Monday, Jun. 12, 1978

Gulf Oil's Painful Surgery

Rumors have been swirling for months through business circles from Wall Street to Houston: Gulf Oil Corp., the nation's eighth largest industrial concern (sales last year: $17.8 billion), is in trouble. Though there is no question about the company's survival, it is in the midst of a painful struggle to overcome years of bad luck and fumbling management.

Squeezed for cash because of overinvestment and declining earnings, Gulfs chiefs have been wielding a heavy ax to cut costs, jettison losing properties and clear a path out of past mistakes. The company's fleet of planes has been reduced from six to three, and the executive dining room has been closed. More important than these symbolic moves, this year's capital budget, originally set for $2.5 billion, is being cut drastically. At headquarters in Pittsburgh, and in branch offices from Houston to Tokyo, cutbacks in staff are reaching into the hundreds. Public affairs has been pruned severely; its chief, Senior Vice President Jayne Baker Spain, a former vice chairman of the U.S. Civil Service Commission, is the highest Gulf officer to go so far; at least two more vice presidents also are out. The Gulf Transportation and Trading Co., which directs the firm's fleet of 76 tankers, has also been caught in a shower of pink slips. Says Gulf Chairman Jerry McAfee: "I will be surprised if we don't find more than 1,000 employees who are not essential."

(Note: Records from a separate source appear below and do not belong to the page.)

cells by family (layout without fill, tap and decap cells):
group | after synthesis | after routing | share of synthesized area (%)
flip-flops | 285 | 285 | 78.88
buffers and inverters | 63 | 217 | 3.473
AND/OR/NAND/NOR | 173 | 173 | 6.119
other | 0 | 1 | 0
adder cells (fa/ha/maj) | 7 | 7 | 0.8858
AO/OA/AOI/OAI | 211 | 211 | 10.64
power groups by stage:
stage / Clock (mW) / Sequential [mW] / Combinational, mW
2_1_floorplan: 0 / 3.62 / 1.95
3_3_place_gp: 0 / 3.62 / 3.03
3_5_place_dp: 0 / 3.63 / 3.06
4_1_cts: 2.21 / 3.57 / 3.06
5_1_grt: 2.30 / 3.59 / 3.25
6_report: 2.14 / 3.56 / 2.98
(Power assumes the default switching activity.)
## src/common/afi_params.svh

```systemverilog
// memory and AFI width macros for the DDR2 write path
// also stage count, beat FIFO depth, burst length and latency width
`ifndef AFI_PARAMS_SVH
`define AFI_PARAMS_SVH

// DQ pins on the memory side of one device
`define MEM_DQ_WIDTH 8

// one data mask pin covers the whole byte lane
`define MEM_DM_WIDTH 1

// number of write strobe groups
`define MEM_WRITE_DQS_WIDTH 1

// full rate carries both DDR edges in one AFI cycle
`define AFI_DATA_WIDTH (2 * `MEM_DQ_WIDTH)
`define AFI_DATA_MASK_WIDTH (2 * `MEM_DM_WIDTH)

// one strobe bit per group per half, the upper half is the later edge
`define AFI_DQS_WIDTH (2 * `MEM_WRITE_DQS_WIDTH)

// flop stages between the AFI and the DDIO cells for timing closure
`define NUM_WRITE_PATH_FLOP_STAGES 2

// beat buffer in the sequencer, holds two whole bursts
`define WR_FIFO_DEPTH 8

// BL8 at full rate is four AFI beats
`define BURST_BEATS 4

// write latency is counted in AFI cycles, 0 to 15
`define WLAT_WIDTH 4

`endif

```

## src/common/afi_pkg.sv

```systemverilog
// AFI payload types shared by the write path RTL and its testbench
`default_nettype none

`include "afi_params.svh"

package afi_pkg;

	// one AFI write data word
	// the lower half goes out on the first DDR edge, the upper half on the second
	typedef logic [`AFI_DATA_WIDTH-1:0] afi_data_t;

	// one AFI byte mask
	// a set bit masks the matching byte, so that byte is not written in memory
	typedef logic [`AFI_DATA_MASK_WIDTH-1:0] afi_mask_t;

	// strobe vector with one bit per group and per half
	// the upper bits belong to the later half of the AFI cycle
	// used for dqs_en, wdata_valid, OCT enable and the force-off control
	typedef logic [`AFI_DQS_WIDTH-1:0] afi_strobe_t;

	// write latency in AFI cycles
	// calibration sets it, the sequencer samples it when a burst launches
	typedef logic [`WLAT_WIDTH-1:0] wlat_t;

endpackage

`default_nettype wire

```

## src/write_path/afi_delay_line.sv

```systemverilog
// register chain of configurable length over any packed payload type
`timescale 1ns/1ps
`default_nettype none

module afi_delay_line #(
	parameter type payload_t = logic,
	parameter int STAGES = 1,
	parameter bit RESET_CLEAR = 1'b0
) (
	input wire logic pll_afi_clk,
	input wire logic rst,
	input wire payload_t d,
	output payload_t q
);

	generate
		if (STAGES == 0)
		begin : g_pass
			// no stages asked for, so the payload goes straight through
			assign q = d;
		end
		else
		begin : g_chain
			payload_t stage_q [STAGES];

			// stage 0 takes the input, every later stage takes the one before it
			// the reset term folds away when RESET_CLEAR is off
			always_ff @(posedge pll_afi_clk)
			begin
				if (RESET_CLEAR && rst)
				begin
					for (int i = 0; i < STAGES; i++)
						stage_q[i] <= '0;
				end
				else
				begin
					stage_q[0] <= d;
					for (int i = 1; i < STAGES; i++)
						stage_q[i] <= stage_q[i-1];
				end
			end

			// the last stage is the output
			assign q = stage_q[STAGES-1];
		end
	endgenerate

endmodule

`default_nettype wire

```

## src/write_path/write_datapath.sv

```systemverilog
// AFI to DDIO write datapath with flop staging
// plus OCT enable generation and per-group force-off
`timescale 1ns/1ps
`default_nettype none

`include "afi_params.svh"

module write_datapath #(
	parameter int NUM_STAGES = `NUM_WRITE_PATH_FLOP_STAGES
) (
	input wire logic pll_afi_clk,
	input wire logic rst,
	input wire afi_pkg::afi_strobe_t force_oct_off,
	input wire afi_pkg::afi_strobe_t afi_dqs_en,
	input wire afi_pkg::afi_strobe_t afi_wdata_valid,
	input wire afi_pkg::afi_data_t afi_wdata,
	input wire afi_pkg::afi_mask_t afi_dm,
	output afi_pkg::afi_data_t phy_ddio_dq,
	output afi_pkg::afi_strobe_t phy_ddio_dqs_en,
	output afi_pkg::afi_strobe_t phy_ddio_wrdata_en,
	output afi_pkg::afi_strobe_t phy_ddio_oct_ena,
	output afi_pkg::afi_mask_t phy_ddio_wrdata_mask
);

	// width of one half of the strobe vector
	localparam int GROUPS = `MEM_WRITE_DQS_WIDTH;

	// upper half of the staged DQS enable, now and one AFI cycle ago
	logic [GROUPS-1:0] dqs_en_hi;
	logic [GROUPS-1:0] dqs_en_hi_q;
	afi_pkg::afi_strobe_t oct_ena;

	// data and mask chains carry payload only, no reset on these wide flops
	afi_delay_line #(
		.payload_t(afi_pkg::afi_data_t),
		.STAGES(NUM_STAGES),
		.RESET_CLEAR(1'b0)
	) u_dq_delay (
		.pll_afi_clk(pll_afi_clk),
		.rst(rst),
		.d(afi_wdata),
		.q(phy_ddio_dq)
	);

	afi_delay_line #(
		.payload_t(afi_pkg::afi_mask_t),
		.STAGES(NUM_STAGES),
		.RESET_CLEAR(1'b0)
	) u_dm_delay (
		.pll_afi_clk(pll_afi_clk),
		.rst(rst),
		.d(afi_dm),
		.q(phy_ddio_wrdata_mask)
	);

	// the strobe chains are control state and must come out of reset at zero
	// otherwise a stale DQS enable could drive the bus right after reset
	afi_delay_line #(
		.payload_t(afi_pkg::afi_strobe_t),
		.STAGES(NUM_STAGES),
		.RESET_CLEAR(1'b1)
	) u_dqs_en_delay (
		.pll_afi_clk(pll_afi_clk),
		.rst(rst),
		.d(afi_dqs_en),
		.q(phy_ddio_dqs_en)
	);

	afi_delay_line #(
		.payload_t(afi_pkg::afi_strobe_t),
		.STAGES(NUM_STAGES),
		.RESET_CLEAR(1'b1)
	) u_wdata_valid_delay (
		.pll_afi_clk(pll_afi_clk),
		.rst(rst),
		.d(afi_wdata_valid),
		.q(phy_ddio_wrdata_en)
	);

	assign dqs_en_hi = phy_ddio_dqs_en[`AFI_DQS_WIDTH-1:GROUPS];

	// the DDIO drives the upper half last, so its strobe still toggles
	// in the lower half of the next AFI cycle and termination stays off there
	always_ff @(posedge pll_afi_clk)
	begin
		if (rst)
			dqs_en_hi_q <= '0;
		else
			dqs_en_hi_q <= dqs_en_hi;
	end

	// termination is on whenever this device does not drive DQS
	assign oct_ena = {~dqs_en_hi, ~(dqs_en_hi | dqs_en_hi_q)};

	// calibration can hold termination off per group and half
	assign phy_ddio_oct_ena = oct_ena & ~force_oct_off;

endmodule

`default_nettype wire

```

## src/write_path/write_sequencer.sv

```systemverilog
// write sequencer with beat FIFO, burst count and write-latency FSM
// drives the AFI strobes, data and mask one beat per cycle
`timescale 1ns/1ps
`default_nettype none

`include "afi_params.svh"

module write_sequencer (
	input wire logic pll_afi_clk,
	input wire logic rst,
	input wire logic wr_valid,
	input wire afi_pkg::afi_data_t wr_data,
	input wire afi_pkg::afi_mask_t wr_mask,
	input wire afi_pkg::wlat_t wlat,
	output logic wr_ready,
	output afi_pkg::afi_data_t afi_wdata,
	output afi_pkg::afi_mask_t afi_dm,
	output afi_pkg::afi_strobe_t afi_dqs_en,
	output afi_pkg::afi_strobe_t afi_wdata_valid
);

	localparam int PTR_W = $clog2(`WR_FIFO_DEPTH);
	localparam int BEAT_W = $clog2(`BURST_BEATS);
	localparam int BURSTS_W = $clog2(`WR_FIFO_DEPTH / `BURST_BEATS + 1);

	typedef enum logic [1:0] {
		ST_IDLE,
		ST_WAIT,
		ST_PRE,
		ST_BEAT
	} state_t;

	afi_pkg::afi_data_t data_mem [`WR_FIFO_DEPTH];
	afi_pkg::afi_mask_t mask_mem [`WR_FIFO_DEPTH];

	// pointers carry one extra bit to tell full from empty
	logic [PTR_W:0] wr_ptr;
	logic [PTR_W:0] rd_ptr;
	logic full;
	logic push;

	// beats accepted so far in the burst being filled
	logic [BEAT_W-1:0] accept_cnt;
	logic burst_done;

	// complete bursts in the FIFO that have not been launched yet
	logic [BURSTS_W-1:0] bursts_ready;
	logic launch;

	state_t state;
	afi_pkg::wlat_t wait_cnt;
	logic [BEAT_W-1:0] beat_cnt;
	logic last_beat;
	logic in_beat;
	logic in_strobe;

	assign full = (wr_ptr[PTR_W] != rd_ptr[PTR_W]) &&
		(wr_ptr[PTR_W-1:0] == rd_ptr[PTR_W-1:0]);

	// the PHY side never stalls, so only a full FIFO holds off the controller
	assign wr_ready = !full;
	assign push = wr_valid && wr_ready;

	assign burst_done = push && (accept_cnt == BEAT_W'(`BURST_BEATS - 1));
	assign last_beat = (beat_cnt == BEAT_W'(`BURST_BEATS - 1));
	assign in_beat = (state == ST_BEAT);
	assign in_strobe = (state == ST_PRE) || in_beat;

	// a burst leaves the ready count either from idle or straight after
	// the last beat of the previous one, which skips latency and preamble
	assign launch = (bursts_ready != '0) &&
		((state == ST_IDLE) || (in_beat && last_beat));

	// FIFO storage, payload only
	always_ff @(posedge pll_afi_clk)
	begin
		if (push)
		begin
			data_mem[wr_ptr[PTR_W-1:0]] <= wr_data;
			mask_mem[wr_ptr[PTR_W-1:0]] <= wr_mask;
		end
	end

	// pointer and burst bookkeeping
	always_ff @(posedge pll_afi_clk)
	begin
		if (rst)
		begin
			wr_ptr <= '0;
			rd_ptr <= '0;
			accept_cnt <= '0;
			bursts_ready <= '0;
		end
		else
		begin
			if (push)
			begin
				wr_ptr <= wr_ptr + 1'b1;
				accept_cnt <= accept_cnt + 1'b1;
			end
			// every beat cycle pops exactly one entry
			if (in_beat)
				rd_ptr <= rd_ptr + 1'b1;
			case ({burst_done, launch})
				2'b10: bursts_ready <= bursts_ready + 1'b1;
				2'b01: bursts_ready <= bursts_ready - 1'b1;
				default: bursts_ready <= bursts_ready;
			endcase
		end
	end

	// burst FSM: idle, latency wait, one preamble cycle, then the beats
	always_ff @(posedge pll_afi_clk)
	begin
		if (rst)
		begin
			state <= ST_IDLE;
			wait_cnt <= '0;
			beat_cnt <= '0;
		end
		else
		begin
			case (state)
				ST_IDLE:
				begin
					// wlat is sampled only here, at the launch
					if (launch)
					begin
						wait_cnt <= wlat;
						if (wlat == '0)
							state <= ST_PRE;
						else
							state <= ST_WAIT;
					end
				end
				ST_WAIT:
				begin
					wait_cnt <= wait_cnt - 1'b1;
					if (wait_cnt == afi_pkg::wlat_t'(1))
						state <= ST_PRE;
				end
				ST_PRE:
				begin
					beat_cnt <= '0;
					state <= ST_BEAT;
				end
				default:
				begin
					if (last_beat)
					begin
						beat_cnt <= '0;
						// stay in the beat phase when the next burst is ready
						if (!launch)
							state <= ST_IDLE;
					end
					else
						beat_cnt <= beat_cnt + 1'b1;
				end
			endcase
		end
	end

	// strobes are registered from the state and copied to every group and half
	always_ff @(posedge pll_afi_clk)
	begin
		if (rst)
		begin
			afi_dqs_en <= '0;
			afi_wdata_valid <= '0;
		end
		else
		begin
			afi_dqs_en <= {`AFI_DQS_WIDTH{in_strobe}};
			afi_wdata_valid <= {`AFI_DQS_WIDTH{in_beat}};
		end
	end

	// data and mask load only on beats, so they hold between bursts
	always_ff @(posedge pll_afi_clk)
	begin
		if (in_beat)
		begin
			afi_wdata <= data_mem[rd_ptr[PTR_W-1:0]];
			afi_dm <= mask_mem[rd_ptr[PTR_W-1:0]];
		end
	end

endmodule

`default_nettype wire

```

## src/source/afi_write_phy.sv

```systemverilog
// top level of the DDR2 write PHY
// sequencer feeding the staged write datapath
`timescale 1ns/1ps
`default_nettype none

`include "afi_params.svh"

module afi_write_phy #(
	parameter int NUM_STAGES = `NUM_WRITE_PATH_FLOP_STAGES
) (
	input wire logic pll_afi_clk,
	input wire logic rst,
	input wire logic wr_valid,
	output logic wr_ready,
	input wire afi_pkg::afi_data_t wr_data,
	input wire afi_pkg::afi_mask_t wr_mask,
	input wire afi_pkg::wlat_t wlat,
	input wire afi_pkg::afi_strobe_t force_oct_off,
	output afi_pkg::afi_data_t phy_ddio_dq,
	output afi_pkg::afi_mask_t phy_ddio_wrdata_mask,
	output afi_pkg::afi_strobe_t phy_ddio_dqs_en,
	output afi_pkg::afi_strobe_t phy_ddio_wrdata_en,
	output afi_pkg::afi_strobe_t phy_ddio_oct_ena
);

	// AFI signals between the sequencer and the datapath
	afi_pkg::afi_data_t afi_wdata;
	afi_pkg::afi_mask_t afi_dm;
	afi_pkg::afi_strobe_t afi_dqs_en;
	afi_pkg::afi_strobe_t afi_wdata_valid;

	write_sequencer u_write_sequencer (
		.pll_afi_clk(pll_afi_clk),
		.rst(rst),
		.wr_valid(wr_valid),
		.wr_data(wr_data),
		.wr_mask(wr_mask),
		.wlat(wlat),
		.wr_ready(wr_ready),
		.afi_wdata(afi_wdata),
		.afi_dm(afi_dm),
		.afi_dqs_en(afi_dqs_en),
		.afi_wdata_valid(afi_wdata_valid)
	);

	// force-off comes from calibration and bypasses the sequencer
	write_datapath #(
		.NUM_STAGES(NUM_STAGES)
	) u_write_datapath (
		.pll_afi_clk(pll_afi_clk),
		.rst(rst),
		.force_oct_off(force_oct_off),
		.afi_dqs_en(afi_dqs_en),
		.afi_wdata_valid(afi_wdata_valid),
		.afi_wdata(afi_wdata),
		.afi_dm(afi_dm),
		.phy_ddio_dq(phy_ddio_dq),
		.phy_ddio_dqs_en(phy_ddio_dqs_en),
		.phy_ddio_wrdata_en(phy_ddio_wrdata_en),
		.phy_ddio_oct_ena(phy_ddio_oct_ena),
		.phy_ddio_wrdata_mask(phy_ddio_wrdata_mask)
	);

endmodule

`default_nettype wire

```
[src/logic/dma_map_pkg.sv]
/*
  DMA engine address map
  host bus widths, engine register offsets and descriptor table layout
*/
package dma_map_pkg;

  localparam int DATA_W = 64;            // host data width
  localparam int STRB_W = DATA_W / 8;    // one strobe per byte
  localparam int ADDR_W = 16;            // APB word address

  ////////////////////////////////////////
  // engine registers
  ////////////////////////////////////////
  localparam logic [ADDR_W-1:0] ENGINE_BASE = 16'h0200;
  localparam logic [ADDR_W-1:0] REG_CTRL    = 16'd0;   // status byte / control
  localparam logic [ADDR_W-1:0] REG_INDEX   = 16'd1;   // active index above last index
  localparam logic [ADDR_W-1:0] REG_TIME    = 16'd2;   // running cycle count
  localparam logic [ADDR_W-1:0] REG_BYTES   = 16'd3;   // accumulated byte count
  localparam logic [ADDR_W-1:0] REG_WINDOW  = 16'd4;   // window size

  ////////////////////////////////////////
  // descriptor table
  ////////////////////////////////////////
  // table starts on the first stride-aligned word after the window register
  localparam logic [ADDR_W-1:0] DESC_BASE   = 16'h0208;
  localparam int                DESC_STRIDE = 4;       // words per descriptor
  localparam logic [1:0]        FLD_ADDR    = 2'd0;
  localparam logic [1:0]        FLD_SIZE    = 2'd1;
  localparam logic [1:0]        FLD_CTRL    = 2'd2;    // offset 3 reads zero

  localparam logic [63:0] DEFAULT_WINDOW = 64'd4;

endpackage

To take some of the sting out of the firings, Gulf has hired a Manhattan firm, Thine., which specializes in helping axed employees find jobs. Still, morale among many of the remaining 59,000 employees is scraping bottom, and quite a few are nervously looking for other jobs.

Gulfs crunch came in 1975. Kuwait, where Gulf had poured the bulk of its foreign investment money, took over the company's share of Kuwait Oil Co., with its wells, refineries and other facilities, cutting off Gulfs biggest and most profitable source of crude. Venezuela also took over Gulfs holdings. General Atomic, a joint Gulf-Royal Dutch/Shell venture, pulled out of the production of high-temperature nuclear gas reactors after heavy losses. Meantime, Gulf had missed out on most of the big U.S.oil strikes--the Rocky Mountains, west Texas, east Texas and Alaska.

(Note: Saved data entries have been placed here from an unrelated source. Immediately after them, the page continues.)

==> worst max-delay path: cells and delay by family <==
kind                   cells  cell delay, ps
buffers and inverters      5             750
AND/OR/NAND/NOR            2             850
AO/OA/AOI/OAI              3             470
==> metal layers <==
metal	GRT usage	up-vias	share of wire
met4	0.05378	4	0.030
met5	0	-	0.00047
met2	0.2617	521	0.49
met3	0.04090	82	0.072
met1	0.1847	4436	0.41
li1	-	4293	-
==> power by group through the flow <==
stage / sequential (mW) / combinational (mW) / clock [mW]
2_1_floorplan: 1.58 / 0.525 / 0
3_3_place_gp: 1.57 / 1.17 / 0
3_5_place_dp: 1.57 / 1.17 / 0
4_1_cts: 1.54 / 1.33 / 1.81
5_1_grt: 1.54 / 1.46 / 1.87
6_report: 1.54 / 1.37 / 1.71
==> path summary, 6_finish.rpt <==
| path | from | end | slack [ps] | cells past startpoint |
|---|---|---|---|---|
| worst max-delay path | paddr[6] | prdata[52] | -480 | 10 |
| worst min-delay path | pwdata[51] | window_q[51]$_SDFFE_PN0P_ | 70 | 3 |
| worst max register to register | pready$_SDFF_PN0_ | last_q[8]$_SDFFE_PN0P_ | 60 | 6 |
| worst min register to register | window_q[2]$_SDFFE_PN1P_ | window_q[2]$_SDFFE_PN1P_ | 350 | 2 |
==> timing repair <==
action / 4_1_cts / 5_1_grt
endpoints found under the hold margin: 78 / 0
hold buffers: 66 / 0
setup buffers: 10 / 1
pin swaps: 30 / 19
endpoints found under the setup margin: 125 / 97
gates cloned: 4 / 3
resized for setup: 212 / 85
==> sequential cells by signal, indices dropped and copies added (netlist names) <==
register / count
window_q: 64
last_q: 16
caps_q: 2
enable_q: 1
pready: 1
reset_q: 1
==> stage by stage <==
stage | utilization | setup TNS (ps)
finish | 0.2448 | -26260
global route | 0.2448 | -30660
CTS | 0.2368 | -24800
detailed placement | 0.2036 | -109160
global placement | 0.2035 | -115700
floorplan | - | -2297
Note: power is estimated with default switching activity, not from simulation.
<file path="config.mk">
export PLATFORM = sky130hd
export DESIGN_NAME = descriptor_sequencer
export DESIGN_NICKNAME = d
export VERILOG_FILES = /design/src/logic/dma_map_pkg.sv /design/src/logic/dma_types_pkg.sv /design/src/logic/descriptor_sequencer.sv
export SDC_FILE = /design/constraint.sdc
export NUM_CORES = 1
export LEC_CHECK = 0
export BUFFER_PORTS_ARGS = -buffer_cell sky130_fd_sc_hd__buf_4
export CAP_MARGIN = 20
export CORE_AREA = 2 2 168 170
export DETAILED_ROUTE_END_ITERATION = 12
export DIE_AREA = 0 0 170 172
export HOLD_SLACK_MARGIN = 0.1
export PLACE_DENSITY = 0.44
export SYNTH_ARGS = -nofsm -noshare
export SYNTH_HDL_FRONTEND = slang
export SYNTH_SLANG_ARGS = --single-unit
export TNS_END_PERCENT = 30
</file>
<file path="constraint.sdc">
create_clock -name CLK -period 4.04 [get_ports CLK]
set_clock_uncertainty 0.1 [all_clocks]
set_input_delay 0.202 -clock CLK [delete_from_list [all_inputs] [get_ports CLK]]
set_output_delay 0.202 -clock CLK [all_outputs]
set_load 0.02 [all_outputs]
</file>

Bob R. Dorsey, McAfee's suave and articulate predecessor, responded to the end of the era of cheap oil with an ill-conceived diversification program. Gulf bought heavily into real estate, including the "new town" of Reston, Va., and a chain of recreational vehicle parks, Venture Out in America Inc. About $100 million was invested in high-technology companies, with dreary results; none came up with anything promising. When in 1974-75 reports came out that Gulf had made huge illegal payments to U.S. and foreign politicians, Dorsey was forced to resign, and McAfee, a big, bluff, humorous technician, was brought in from the company's Canadian subsidiary.

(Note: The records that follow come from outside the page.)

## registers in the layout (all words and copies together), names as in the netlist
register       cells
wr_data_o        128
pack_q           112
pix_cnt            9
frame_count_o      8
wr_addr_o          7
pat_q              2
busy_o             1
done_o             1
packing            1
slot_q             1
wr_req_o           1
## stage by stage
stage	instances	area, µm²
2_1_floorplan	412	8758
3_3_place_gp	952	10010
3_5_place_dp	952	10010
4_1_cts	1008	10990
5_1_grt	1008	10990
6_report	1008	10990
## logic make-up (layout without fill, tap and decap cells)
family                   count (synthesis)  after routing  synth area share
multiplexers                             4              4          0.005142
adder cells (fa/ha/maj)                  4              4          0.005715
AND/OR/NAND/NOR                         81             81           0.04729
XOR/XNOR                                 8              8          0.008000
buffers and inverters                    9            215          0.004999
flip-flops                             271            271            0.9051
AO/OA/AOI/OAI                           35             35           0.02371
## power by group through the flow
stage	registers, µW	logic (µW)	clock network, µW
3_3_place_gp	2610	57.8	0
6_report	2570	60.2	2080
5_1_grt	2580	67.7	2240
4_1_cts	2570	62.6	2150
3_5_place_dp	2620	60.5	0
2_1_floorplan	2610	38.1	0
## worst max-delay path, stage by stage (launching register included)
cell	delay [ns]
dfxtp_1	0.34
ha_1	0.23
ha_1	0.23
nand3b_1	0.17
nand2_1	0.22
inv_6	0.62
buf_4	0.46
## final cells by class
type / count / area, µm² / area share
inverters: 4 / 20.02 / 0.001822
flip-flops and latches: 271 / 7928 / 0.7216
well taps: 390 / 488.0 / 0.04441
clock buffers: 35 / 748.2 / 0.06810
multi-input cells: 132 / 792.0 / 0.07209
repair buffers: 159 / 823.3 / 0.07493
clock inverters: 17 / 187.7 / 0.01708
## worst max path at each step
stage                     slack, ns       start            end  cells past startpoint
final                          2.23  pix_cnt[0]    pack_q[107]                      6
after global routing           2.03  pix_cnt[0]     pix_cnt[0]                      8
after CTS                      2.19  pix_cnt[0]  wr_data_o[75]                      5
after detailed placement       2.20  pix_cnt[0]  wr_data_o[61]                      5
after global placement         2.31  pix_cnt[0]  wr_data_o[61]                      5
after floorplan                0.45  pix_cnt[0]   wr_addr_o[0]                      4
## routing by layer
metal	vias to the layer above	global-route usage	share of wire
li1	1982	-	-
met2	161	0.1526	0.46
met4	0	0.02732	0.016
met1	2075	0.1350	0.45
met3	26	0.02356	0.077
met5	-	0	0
**config.mk**
```make
export PLATFORM = sky130hd
export DESIGN_NAME = frame_reader
export DESIGN_NICKNAME = d
export VERILOG_FILES = /design/src/frame_geom_pkg.sv /design/src/mem_bus_pkg.sv /design/src/frame_reader.sv
export SDC_FILE = /design/constraint.sdc
export NUM_CORES = 1
export LEC_CHECK = 0
export ABC_CLOCK_PERIOD_IN_PS = 7400
export BUFFER_PORTS_ARGS = -buffer_cell sky130_fd_sc_hd__buf_2
export CORE_MARGIN = 2
export CORE_UTILIZATION = 39
export DETAILED_ROUTE_END_ITERATION = 10
export HOLD_SLACK_MARGIN = 0.1
export PLACE_DENSITY = 0.63
export SKIP_CTS_REPAIR_TIMING = 1
export SYNTH_ARGS = -nofsm -noshare
export SYNTH_HDL_FRONTEND = slang
export SYNTH_SLANG_ARGS = --single-unit
```
**constraint.sdc**
```tcl
create_clock -name clk_camera -period 7.4 [get_ports clk_camera]
set_input_delay 0.74 -clock clk_camera [delete_from_list [all_inputs] [get_ports clk_camera]]
set_output_delay 0.74 -clock clk_camera [all_outputs]
set_load 0.05 [all_outputs]
```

Under McAfee, Gulf has been busy trying to sell off its real estate and other unprofitable properties, while concentrating on its basic business of oil and gas. The company spent more than $200 million last year in stepped-up onshore exploration in the U.S. It also paid $314 million last June to acquire twelve drilling tracts in the Gulf of Mexico. Gulf spent $400 million to $500 million to build its Cedar Bayou ethylene plant near Houston; it opened last year but, say industry sources, has never operated at more than 60% of capacity, causing a substantial drain on Gulfs petrochemical earnings. Gulf also acquired for $455 million Kewanee Industries, a specialty chemical firm. In all, the company's 1977 capital spending came to $3 billion, much more than that of bigger companies such as Texaco and Mobil.

While all this was going on, a temporary global glut of crude kept a lid on prices, stretching Gulfs once bountiful cash reserves and cutting into earnings. Last year profits fell 7.8%, to $752 million; in this year's first quarter, they fell another 7%. The need for a drastic reduction in outlays became urgent.

Gulf is also enmeshed in a web of lawsuits growing out of allegations that it secretly participated in a worldwide cartel to manipulate supplies and raise the price of uranium. Though the cartel's impact on U.S. prices remains uncertain, the world price of uranium has gone from $6 a pound in 1972 to about $44 today. At worst, Gulf, which denies the charge, could be forced to pay $1 billion or more in damages to companies in the uranium business. McAfee predicts that, at most, the various court actions could cost Gulf no more than $360 million. Last week the company pleaded no contest in the U.S. Government's case growing out of the cartel arrangement, and was fined $40,000, but it still faces a wave of private suits.

Despite these troubles, McAfee is convinced that Gulfs investments in increased exploration and production will eventually pay off. McAfee is under no illusion that the company's problems can be resolved soon. Gulfs turnabout, he says, should be about complete when he is ready for retirement at 65--and that is not for another 3 1/2 years.